■ **TASK DIRECTIONS**
Take the material below from its first line through the line containing "metal / vias" and, please, write those lines again exactly.

┄┄┄┄┄┄

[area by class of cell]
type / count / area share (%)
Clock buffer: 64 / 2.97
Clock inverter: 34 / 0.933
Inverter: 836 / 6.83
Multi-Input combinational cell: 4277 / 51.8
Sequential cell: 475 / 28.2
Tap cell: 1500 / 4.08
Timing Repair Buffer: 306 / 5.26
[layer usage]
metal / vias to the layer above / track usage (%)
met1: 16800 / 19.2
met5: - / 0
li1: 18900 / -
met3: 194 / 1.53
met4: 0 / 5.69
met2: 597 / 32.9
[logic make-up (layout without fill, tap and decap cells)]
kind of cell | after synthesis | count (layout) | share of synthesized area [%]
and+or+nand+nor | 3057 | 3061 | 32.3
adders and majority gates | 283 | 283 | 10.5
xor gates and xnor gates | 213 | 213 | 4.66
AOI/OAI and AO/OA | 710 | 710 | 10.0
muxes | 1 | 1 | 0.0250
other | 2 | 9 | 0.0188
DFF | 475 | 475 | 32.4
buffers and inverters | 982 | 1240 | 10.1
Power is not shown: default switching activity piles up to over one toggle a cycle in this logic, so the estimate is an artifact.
## config.mk

```make
export PLATFORM = sky130hd
export DESIGN_NAME = command_line_tokenizer_core_flat
export DESIGN_NICKNAME = d
export VERILOG_FILES = /design/src/hdl/clt_pkg.sv /design/src/hdl/clt_ifs.sv /design/src/hdl/command_line_tokenizer_core.sv /design/src/flat_wrapper.sv
export SDC_FILE = /design/constraint.sdc
export NUM_CORES = 1
export LEC_CHECK = 0
export BUFFER_PORTS_ARGS = -buffer_cell sky130_fd_sc_hd__clkbuf_2
export CELL_PAD_IN_SITES_DETAIL_PLACEMENT = 1
export CELL_PAD_IN_SITES_GLOBAL_PLACEMENT = 1
export CORE_MARGIN = 5
export CORE_UTILIZATION = 40
export DETAILED_ROUTE_END_ITERATION = 8
export MAX_ROUTING_LAYER = met4
export PLACE_DENSITY_LB_ADDON = 0.1
export SYNTH_ARGS = -nofsm -noshare
export SYNTH_HDL_FRONTEND = slang
export SYNTH_SLANG_ARGS = --single-unit
export TNS_END_PERCENT = 50
```

## constraint.sdc

```tcl
create_clock -name i_clk -period 4.2 [get_ports i_clk]
set_input_delay 0.63 -clock i_clk [delete_from_list [all_inputs] [get_ports i_clk]]
set_output_delay 0.63 -clock i_clk [all_outputs]
set_load 0.01 [all_outputs]
```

┄┄┄┄┄┄

■ **TASK RESULT**
[area by class of cell]
type / count / area share (%)
Clock buffer: 64 / 2.97
Clock inverter: 34 / 0.933
Inverter: 836 / 6.83
Multi-Input combinational cell: 4277 / 51.8
Sequential cell: 475 / 28.2
Tap cell: 1500 / 4.08
Timing Repair Buffer: 306 / 5.26
[layer usage]
metal / vias to the layer above / track usage (%)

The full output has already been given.